What needs to be done: Copy out exactly the stretch of the listing below that begins at the line containing "if (fin_s1) begin" and ends at the line containing "simple gates,3111,3111,25.19", and copy nothing outside it.

Materials provided:
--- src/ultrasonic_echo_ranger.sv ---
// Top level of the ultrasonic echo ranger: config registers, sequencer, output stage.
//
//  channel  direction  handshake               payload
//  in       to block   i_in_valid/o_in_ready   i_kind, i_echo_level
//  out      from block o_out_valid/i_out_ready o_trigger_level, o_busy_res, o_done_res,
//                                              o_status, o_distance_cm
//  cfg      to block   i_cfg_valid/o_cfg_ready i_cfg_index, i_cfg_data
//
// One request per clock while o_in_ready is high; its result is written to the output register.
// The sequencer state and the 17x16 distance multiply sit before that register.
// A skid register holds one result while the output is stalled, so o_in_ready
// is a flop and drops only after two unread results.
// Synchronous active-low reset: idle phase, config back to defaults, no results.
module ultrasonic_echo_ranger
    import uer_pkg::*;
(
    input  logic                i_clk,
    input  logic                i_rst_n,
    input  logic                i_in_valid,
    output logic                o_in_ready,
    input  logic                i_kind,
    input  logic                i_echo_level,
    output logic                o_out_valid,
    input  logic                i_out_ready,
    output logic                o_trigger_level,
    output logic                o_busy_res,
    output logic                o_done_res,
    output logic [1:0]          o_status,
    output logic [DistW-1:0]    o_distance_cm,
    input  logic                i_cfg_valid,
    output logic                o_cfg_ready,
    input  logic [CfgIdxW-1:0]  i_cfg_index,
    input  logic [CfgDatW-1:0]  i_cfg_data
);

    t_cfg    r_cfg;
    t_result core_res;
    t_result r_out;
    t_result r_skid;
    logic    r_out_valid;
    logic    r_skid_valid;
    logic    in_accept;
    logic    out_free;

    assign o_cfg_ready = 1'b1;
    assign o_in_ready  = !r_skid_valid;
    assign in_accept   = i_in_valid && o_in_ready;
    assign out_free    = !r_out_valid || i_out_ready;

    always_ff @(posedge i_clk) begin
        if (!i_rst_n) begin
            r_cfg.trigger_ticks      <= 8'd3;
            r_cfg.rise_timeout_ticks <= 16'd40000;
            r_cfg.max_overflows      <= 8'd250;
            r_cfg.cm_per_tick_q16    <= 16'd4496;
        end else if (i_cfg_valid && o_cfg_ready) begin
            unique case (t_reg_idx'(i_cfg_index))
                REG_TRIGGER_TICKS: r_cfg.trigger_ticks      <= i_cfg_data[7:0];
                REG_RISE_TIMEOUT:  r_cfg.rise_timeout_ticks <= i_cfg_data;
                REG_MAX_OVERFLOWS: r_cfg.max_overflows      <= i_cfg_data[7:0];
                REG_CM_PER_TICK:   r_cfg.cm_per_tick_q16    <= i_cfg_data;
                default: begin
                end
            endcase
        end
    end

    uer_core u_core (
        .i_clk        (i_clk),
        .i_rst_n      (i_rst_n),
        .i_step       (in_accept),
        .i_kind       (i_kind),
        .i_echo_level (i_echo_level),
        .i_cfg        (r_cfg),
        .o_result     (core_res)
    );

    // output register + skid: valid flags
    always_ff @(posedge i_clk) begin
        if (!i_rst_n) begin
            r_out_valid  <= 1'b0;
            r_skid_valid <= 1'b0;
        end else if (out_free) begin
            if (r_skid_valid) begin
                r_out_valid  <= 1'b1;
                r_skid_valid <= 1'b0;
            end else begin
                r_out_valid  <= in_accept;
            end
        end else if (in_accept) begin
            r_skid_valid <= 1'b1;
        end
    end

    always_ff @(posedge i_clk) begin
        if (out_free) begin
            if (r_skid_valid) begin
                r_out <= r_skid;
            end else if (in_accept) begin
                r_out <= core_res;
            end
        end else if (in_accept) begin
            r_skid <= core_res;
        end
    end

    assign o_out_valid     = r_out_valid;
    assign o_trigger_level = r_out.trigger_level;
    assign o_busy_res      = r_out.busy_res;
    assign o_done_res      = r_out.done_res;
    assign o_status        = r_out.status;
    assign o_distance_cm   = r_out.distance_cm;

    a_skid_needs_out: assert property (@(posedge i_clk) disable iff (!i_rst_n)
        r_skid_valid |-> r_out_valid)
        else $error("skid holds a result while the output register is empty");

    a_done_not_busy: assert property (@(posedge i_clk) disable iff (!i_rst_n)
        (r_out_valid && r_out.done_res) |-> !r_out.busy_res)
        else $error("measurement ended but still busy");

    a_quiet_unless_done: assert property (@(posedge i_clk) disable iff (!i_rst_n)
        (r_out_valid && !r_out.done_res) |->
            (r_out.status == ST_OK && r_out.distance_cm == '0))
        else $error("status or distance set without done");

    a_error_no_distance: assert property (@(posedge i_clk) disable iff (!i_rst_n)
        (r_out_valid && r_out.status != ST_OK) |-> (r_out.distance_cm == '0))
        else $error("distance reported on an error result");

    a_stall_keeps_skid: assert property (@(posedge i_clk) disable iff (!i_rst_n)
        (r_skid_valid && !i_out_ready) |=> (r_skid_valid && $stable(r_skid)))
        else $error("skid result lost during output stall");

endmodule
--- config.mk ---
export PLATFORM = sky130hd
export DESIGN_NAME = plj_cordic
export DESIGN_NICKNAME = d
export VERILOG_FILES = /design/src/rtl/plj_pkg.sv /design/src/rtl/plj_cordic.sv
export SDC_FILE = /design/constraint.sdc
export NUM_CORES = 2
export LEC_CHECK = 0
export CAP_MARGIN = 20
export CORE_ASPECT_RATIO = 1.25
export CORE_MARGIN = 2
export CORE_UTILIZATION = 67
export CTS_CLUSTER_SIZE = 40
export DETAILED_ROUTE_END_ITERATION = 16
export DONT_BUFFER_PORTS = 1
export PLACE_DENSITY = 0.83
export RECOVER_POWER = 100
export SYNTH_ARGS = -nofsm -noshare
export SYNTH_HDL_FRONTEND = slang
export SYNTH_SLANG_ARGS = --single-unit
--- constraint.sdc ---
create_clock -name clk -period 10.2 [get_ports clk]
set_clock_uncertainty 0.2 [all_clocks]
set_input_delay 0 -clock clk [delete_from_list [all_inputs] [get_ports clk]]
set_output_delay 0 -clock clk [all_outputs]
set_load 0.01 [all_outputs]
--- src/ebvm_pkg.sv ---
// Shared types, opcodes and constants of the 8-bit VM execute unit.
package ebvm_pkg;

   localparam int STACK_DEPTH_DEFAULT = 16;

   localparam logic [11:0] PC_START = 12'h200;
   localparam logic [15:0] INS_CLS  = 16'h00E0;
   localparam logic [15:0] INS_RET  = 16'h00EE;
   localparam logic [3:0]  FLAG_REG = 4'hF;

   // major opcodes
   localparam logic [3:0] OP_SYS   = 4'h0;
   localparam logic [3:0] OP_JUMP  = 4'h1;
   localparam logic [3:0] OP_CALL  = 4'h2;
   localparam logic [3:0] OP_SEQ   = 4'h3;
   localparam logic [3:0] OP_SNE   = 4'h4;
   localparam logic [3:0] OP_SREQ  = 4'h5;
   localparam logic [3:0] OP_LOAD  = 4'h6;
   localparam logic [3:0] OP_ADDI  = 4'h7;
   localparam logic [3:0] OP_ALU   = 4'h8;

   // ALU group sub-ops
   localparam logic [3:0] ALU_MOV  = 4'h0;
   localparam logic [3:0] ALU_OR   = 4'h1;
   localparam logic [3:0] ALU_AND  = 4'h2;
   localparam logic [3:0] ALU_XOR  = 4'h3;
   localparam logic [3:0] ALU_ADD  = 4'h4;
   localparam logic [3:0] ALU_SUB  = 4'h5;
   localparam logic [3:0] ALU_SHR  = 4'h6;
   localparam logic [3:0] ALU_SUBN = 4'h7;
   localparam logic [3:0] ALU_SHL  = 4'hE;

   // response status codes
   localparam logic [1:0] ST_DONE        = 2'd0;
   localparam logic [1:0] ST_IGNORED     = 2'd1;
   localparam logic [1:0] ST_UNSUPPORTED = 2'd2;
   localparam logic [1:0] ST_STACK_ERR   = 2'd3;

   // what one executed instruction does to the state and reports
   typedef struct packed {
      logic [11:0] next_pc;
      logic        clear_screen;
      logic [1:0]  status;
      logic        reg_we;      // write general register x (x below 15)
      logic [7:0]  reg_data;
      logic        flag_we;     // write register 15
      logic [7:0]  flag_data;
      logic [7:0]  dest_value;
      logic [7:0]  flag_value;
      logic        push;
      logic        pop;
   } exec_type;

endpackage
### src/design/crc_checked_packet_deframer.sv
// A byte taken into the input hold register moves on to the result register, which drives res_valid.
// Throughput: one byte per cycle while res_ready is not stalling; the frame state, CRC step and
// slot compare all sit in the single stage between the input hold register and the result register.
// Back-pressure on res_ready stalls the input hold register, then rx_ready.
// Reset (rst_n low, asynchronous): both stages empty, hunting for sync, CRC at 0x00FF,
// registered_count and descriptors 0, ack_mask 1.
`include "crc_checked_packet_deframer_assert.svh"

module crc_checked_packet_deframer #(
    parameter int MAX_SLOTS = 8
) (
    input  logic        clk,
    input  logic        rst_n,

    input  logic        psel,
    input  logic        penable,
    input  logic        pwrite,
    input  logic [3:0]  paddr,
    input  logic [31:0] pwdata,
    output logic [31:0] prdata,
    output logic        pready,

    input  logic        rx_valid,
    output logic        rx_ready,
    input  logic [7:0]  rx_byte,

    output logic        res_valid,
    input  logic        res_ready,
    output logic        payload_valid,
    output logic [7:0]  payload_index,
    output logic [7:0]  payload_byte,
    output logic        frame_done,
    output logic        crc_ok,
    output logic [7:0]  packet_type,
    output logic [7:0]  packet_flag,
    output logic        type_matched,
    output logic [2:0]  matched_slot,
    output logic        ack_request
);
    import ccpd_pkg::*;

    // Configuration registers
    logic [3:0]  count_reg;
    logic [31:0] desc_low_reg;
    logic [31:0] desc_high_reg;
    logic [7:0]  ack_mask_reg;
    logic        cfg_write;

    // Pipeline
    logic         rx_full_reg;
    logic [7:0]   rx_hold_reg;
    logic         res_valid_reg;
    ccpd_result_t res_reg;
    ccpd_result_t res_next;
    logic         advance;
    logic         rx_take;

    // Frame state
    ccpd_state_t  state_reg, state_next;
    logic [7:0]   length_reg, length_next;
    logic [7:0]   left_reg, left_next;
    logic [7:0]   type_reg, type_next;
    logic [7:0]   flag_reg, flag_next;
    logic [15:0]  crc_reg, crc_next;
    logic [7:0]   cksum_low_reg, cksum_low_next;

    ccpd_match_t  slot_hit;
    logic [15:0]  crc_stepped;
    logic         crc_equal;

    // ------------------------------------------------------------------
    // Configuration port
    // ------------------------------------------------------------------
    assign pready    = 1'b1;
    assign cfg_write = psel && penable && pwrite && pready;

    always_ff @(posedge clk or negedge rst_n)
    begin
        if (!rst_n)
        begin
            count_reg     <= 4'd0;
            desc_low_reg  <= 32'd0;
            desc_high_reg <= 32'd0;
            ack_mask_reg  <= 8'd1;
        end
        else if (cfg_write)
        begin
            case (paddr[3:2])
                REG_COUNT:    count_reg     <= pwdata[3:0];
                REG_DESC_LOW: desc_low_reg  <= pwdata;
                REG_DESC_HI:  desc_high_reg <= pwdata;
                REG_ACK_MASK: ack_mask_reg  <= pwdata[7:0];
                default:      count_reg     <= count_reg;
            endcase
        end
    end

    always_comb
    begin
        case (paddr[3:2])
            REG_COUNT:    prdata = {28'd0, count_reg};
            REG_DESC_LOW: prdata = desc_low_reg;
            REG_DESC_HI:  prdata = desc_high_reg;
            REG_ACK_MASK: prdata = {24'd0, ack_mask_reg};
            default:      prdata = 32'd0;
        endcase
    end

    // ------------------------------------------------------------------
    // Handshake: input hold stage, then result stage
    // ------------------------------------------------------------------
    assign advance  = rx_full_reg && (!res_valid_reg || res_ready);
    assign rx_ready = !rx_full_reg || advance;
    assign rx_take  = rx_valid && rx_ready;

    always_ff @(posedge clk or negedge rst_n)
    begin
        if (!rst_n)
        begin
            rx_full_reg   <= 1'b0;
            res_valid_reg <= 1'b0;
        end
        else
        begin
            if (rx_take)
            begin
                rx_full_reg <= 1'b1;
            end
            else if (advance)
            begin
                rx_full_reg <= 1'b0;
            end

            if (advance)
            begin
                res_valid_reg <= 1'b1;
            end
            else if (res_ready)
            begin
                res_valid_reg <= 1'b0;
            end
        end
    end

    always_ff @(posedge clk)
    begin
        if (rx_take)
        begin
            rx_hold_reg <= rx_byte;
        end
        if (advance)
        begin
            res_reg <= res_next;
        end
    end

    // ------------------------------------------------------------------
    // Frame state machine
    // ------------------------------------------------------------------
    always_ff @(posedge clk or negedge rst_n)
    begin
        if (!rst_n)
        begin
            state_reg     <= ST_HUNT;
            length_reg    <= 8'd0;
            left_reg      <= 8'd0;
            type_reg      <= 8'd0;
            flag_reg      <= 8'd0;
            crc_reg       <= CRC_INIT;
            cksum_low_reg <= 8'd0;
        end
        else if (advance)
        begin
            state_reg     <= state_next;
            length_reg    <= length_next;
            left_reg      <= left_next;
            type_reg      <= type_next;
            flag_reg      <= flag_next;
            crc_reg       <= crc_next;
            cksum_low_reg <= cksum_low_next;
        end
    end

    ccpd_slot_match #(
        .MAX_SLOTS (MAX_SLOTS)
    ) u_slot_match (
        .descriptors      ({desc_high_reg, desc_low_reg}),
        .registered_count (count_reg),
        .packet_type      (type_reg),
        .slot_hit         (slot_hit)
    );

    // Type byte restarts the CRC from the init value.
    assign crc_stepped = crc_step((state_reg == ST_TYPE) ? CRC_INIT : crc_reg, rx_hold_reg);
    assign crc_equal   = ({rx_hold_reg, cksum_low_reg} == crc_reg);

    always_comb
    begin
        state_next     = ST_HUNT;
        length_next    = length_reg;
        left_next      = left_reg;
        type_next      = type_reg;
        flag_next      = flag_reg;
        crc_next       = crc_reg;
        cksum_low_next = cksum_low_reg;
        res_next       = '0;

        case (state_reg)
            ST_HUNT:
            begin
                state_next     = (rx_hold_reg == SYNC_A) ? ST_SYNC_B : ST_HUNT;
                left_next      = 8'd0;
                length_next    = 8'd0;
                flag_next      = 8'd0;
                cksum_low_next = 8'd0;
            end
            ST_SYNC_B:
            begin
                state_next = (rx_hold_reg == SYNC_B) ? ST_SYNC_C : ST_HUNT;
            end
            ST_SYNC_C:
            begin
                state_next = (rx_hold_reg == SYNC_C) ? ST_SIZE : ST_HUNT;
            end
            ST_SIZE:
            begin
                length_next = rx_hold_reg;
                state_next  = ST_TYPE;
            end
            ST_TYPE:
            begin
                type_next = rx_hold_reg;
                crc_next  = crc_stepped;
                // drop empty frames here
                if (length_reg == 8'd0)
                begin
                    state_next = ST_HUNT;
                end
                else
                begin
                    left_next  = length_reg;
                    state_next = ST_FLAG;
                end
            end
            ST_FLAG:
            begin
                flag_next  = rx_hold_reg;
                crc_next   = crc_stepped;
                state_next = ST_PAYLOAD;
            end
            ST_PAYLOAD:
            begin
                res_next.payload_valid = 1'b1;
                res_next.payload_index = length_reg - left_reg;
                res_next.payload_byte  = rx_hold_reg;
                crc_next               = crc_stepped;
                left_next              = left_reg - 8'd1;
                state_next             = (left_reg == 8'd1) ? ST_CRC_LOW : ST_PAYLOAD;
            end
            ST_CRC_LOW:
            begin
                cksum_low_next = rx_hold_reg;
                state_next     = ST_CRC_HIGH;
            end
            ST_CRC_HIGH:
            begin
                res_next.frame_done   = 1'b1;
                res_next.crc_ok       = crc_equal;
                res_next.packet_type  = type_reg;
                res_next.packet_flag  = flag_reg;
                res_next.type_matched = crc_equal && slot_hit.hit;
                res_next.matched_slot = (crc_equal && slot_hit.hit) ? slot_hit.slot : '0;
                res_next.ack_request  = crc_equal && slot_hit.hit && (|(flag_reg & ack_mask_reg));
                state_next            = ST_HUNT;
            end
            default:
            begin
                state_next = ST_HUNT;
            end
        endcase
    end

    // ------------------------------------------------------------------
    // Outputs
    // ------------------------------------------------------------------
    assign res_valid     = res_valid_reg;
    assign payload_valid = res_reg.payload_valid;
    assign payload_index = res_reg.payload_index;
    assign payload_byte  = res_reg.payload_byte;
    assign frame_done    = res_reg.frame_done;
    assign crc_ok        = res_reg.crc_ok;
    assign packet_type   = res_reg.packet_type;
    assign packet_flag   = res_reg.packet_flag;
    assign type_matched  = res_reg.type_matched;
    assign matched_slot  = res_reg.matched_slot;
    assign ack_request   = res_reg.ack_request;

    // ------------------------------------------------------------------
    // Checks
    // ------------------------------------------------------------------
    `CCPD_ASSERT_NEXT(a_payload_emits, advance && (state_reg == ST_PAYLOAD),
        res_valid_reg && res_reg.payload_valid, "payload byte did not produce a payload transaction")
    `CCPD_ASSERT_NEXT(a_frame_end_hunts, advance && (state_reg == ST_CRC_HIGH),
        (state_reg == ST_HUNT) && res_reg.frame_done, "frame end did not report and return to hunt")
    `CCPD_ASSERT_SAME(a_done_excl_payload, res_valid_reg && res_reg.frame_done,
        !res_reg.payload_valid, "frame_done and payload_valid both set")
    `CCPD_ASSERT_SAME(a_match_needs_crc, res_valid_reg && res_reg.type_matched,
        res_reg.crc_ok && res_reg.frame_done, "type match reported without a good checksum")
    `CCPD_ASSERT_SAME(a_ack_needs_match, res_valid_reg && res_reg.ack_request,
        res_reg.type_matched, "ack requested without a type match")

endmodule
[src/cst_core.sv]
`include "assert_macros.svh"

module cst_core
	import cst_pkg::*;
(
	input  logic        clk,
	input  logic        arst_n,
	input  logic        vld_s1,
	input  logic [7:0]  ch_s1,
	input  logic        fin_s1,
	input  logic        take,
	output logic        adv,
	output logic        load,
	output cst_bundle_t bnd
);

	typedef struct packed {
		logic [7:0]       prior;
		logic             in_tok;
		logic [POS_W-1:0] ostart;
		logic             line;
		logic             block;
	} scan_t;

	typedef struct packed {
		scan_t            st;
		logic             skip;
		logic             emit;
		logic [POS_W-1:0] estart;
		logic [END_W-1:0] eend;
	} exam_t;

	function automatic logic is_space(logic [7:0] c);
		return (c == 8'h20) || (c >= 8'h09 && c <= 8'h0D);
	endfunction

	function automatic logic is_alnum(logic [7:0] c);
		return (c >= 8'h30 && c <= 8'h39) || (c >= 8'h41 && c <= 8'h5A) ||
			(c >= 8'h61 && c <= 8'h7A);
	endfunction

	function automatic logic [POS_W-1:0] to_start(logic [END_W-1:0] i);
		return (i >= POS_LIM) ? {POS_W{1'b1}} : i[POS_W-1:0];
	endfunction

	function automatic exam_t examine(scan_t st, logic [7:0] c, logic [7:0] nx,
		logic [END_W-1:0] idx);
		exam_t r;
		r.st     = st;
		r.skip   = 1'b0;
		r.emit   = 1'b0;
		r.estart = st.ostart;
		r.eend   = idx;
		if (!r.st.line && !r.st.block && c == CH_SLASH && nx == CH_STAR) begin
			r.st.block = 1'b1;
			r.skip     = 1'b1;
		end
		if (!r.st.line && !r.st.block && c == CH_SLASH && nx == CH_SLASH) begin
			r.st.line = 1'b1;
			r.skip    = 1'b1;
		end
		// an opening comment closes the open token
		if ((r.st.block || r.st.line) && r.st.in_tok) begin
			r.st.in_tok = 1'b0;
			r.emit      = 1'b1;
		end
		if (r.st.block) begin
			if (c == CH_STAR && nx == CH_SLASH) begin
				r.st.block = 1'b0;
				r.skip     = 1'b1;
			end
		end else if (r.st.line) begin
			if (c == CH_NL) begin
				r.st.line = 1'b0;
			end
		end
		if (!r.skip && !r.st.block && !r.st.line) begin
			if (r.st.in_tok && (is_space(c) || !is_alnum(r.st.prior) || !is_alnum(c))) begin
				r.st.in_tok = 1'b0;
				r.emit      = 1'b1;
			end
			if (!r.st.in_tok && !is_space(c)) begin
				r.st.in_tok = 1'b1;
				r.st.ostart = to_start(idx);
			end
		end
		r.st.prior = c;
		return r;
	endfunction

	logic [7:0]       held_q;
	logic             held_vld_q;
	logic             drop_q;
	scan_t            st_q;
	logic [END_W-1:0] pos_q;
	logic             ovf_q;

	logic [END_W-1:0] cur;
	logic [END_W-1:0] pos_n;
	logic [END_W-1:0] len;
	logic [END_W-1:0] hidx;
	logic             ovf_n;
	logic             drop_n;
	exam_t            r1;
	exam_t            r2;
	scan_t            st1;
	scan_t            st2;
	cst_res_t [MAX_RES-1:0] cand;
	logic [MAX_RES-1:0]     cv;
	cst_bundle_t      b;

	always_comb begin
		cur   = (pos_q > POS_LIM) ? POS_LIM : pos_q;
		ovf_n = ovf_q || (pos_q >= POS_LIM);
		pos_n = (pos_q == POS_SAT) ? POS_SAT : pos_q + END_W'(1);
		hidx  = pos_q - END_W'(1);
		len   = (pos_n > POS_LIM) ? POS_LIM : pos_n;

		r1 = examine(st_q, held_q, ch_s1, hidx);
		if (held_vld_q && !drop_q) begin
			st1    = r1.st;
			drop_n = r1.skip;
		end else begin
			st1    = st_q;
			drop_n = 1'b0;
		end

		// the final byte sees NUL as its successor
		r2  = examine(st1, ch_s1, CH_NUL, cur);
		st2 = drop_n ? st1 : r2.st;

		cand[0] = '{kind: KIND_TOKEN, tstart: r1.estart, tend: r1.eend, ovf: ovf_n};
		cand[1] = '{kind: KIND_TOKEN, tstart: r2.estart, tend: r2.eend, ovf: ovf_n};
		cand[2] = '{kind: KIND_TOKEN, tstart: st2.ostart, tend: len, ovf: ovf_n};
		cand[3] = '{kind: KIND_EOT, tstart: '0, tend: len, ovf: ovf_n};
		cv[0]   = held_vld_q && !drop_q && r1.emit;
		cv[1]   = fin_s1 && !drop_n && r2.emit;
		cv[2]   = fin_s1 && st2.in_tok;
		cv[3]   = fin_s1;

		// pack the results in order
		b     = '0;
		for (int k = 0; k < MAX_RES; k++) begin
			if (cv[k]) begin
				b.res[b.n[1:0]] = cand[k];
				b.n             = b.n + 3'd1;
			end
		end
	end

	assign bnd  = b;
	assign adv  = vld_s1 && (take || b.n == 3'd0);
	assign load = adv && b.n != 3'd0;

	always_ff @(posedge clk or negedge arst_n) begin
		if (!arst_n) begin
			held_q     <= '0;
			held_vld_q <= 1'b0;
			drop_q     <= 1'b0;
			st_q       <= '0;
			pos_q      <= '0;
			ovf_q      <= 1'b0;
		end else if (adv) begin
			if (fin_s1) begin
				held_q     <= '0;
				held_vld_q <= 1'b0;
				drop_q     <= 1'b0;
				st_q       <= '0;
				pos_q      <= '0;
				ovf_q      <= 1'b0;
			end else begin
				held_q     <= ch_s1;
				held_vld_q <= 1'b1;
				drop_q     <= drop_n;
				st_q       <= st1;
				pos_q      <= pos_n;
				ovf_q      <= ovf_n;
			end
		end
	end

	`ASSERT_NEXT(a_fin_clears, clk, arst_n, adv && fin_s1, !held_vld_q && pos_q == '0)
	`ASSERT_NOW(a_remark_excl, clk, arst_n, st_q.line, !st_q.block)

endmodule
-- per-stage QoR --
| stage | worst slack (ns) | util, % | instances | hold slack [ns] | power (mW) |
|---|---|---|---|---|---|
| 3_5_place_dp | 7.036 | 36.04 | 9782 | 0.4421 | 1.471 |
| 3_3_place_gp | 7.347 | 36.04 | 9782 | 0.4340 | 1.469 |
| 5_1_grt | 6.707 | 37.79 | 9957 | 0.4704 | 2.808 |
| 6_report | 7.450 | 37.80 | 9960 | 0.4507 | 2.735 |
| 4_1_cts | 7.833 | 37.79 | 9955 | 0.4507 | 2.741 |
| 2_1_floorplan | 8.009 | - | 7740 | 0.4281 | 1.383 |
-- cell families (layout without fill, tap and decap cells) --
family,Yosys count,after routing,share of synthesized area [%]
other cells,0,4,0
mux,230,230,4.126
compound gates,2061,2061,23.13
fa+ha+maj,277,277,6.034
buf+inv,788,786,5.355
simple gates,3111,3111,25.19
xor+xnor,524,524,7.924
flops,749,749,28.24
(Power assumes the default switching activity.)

Exercise solution:
			if (fin_s1) begin
				held_q     <= '0;
				held_vld_q <= 1'b0;
				drop_q     <= 1'b0;
				st_q       <= '0;
				pos_q      <= '0;
				ovf_q      <= 1'b0;
			end else begin
				held_q     <= ch_s1;
				held_vld_q <= 1'b1;
				drop_q     <= drop_n;
				st_q       <= st1;
				pos_q      <= pos_n;
				ovf_q      <= ovf_n;
			end
		end
	end

	`ASSERT_NEXT(a_fin_clears, clk, arst_n, adv && fin_s1, !held_vld_q && pos_q == '0)
	`ASSERT_NOW(a_remark_excl, clk, arst_n, st_q.line, !st_q.block)

endmodule
-- per-stage QoR --
| stage | worst slack (ns) | util, % | instances | hold slack [ns] | power (mW) |
|---|---|---|---|---|---|
| 3_5_place_dp | 7.036 | 36.04 | 9782 | 0.4421 | 1.471 |
| 3_3_place_gp | 7.347 | 36.04 | 9782 | 0.4340 | 1.469 |
| 5_1_grt | 6.707 | 37.79 | 9957 | 0.4704 | 2.808 |
| 6_report | 7.450 | 37.80 | 9960 | 0.4507 | 2.735 |
| 4_1_cts | 7.833 | 37.79 | 9955 | 0.4507 | 2.741 |
| 2_1_floorplan | 8.009 | - | 7740 | 0.4281 | 1.383 |
-- cell families (layout without fill, tap and decap cells) --
family,Yosys count,after routing,share of synthesized area [%]
other cells,0,4,0
mux,230,230,4.126
compound gates,2061,2061,23.13
fa+ha+maj,277,277,6.034
buf+inv,788,786,5.355
simple gates,3111,3111,25.19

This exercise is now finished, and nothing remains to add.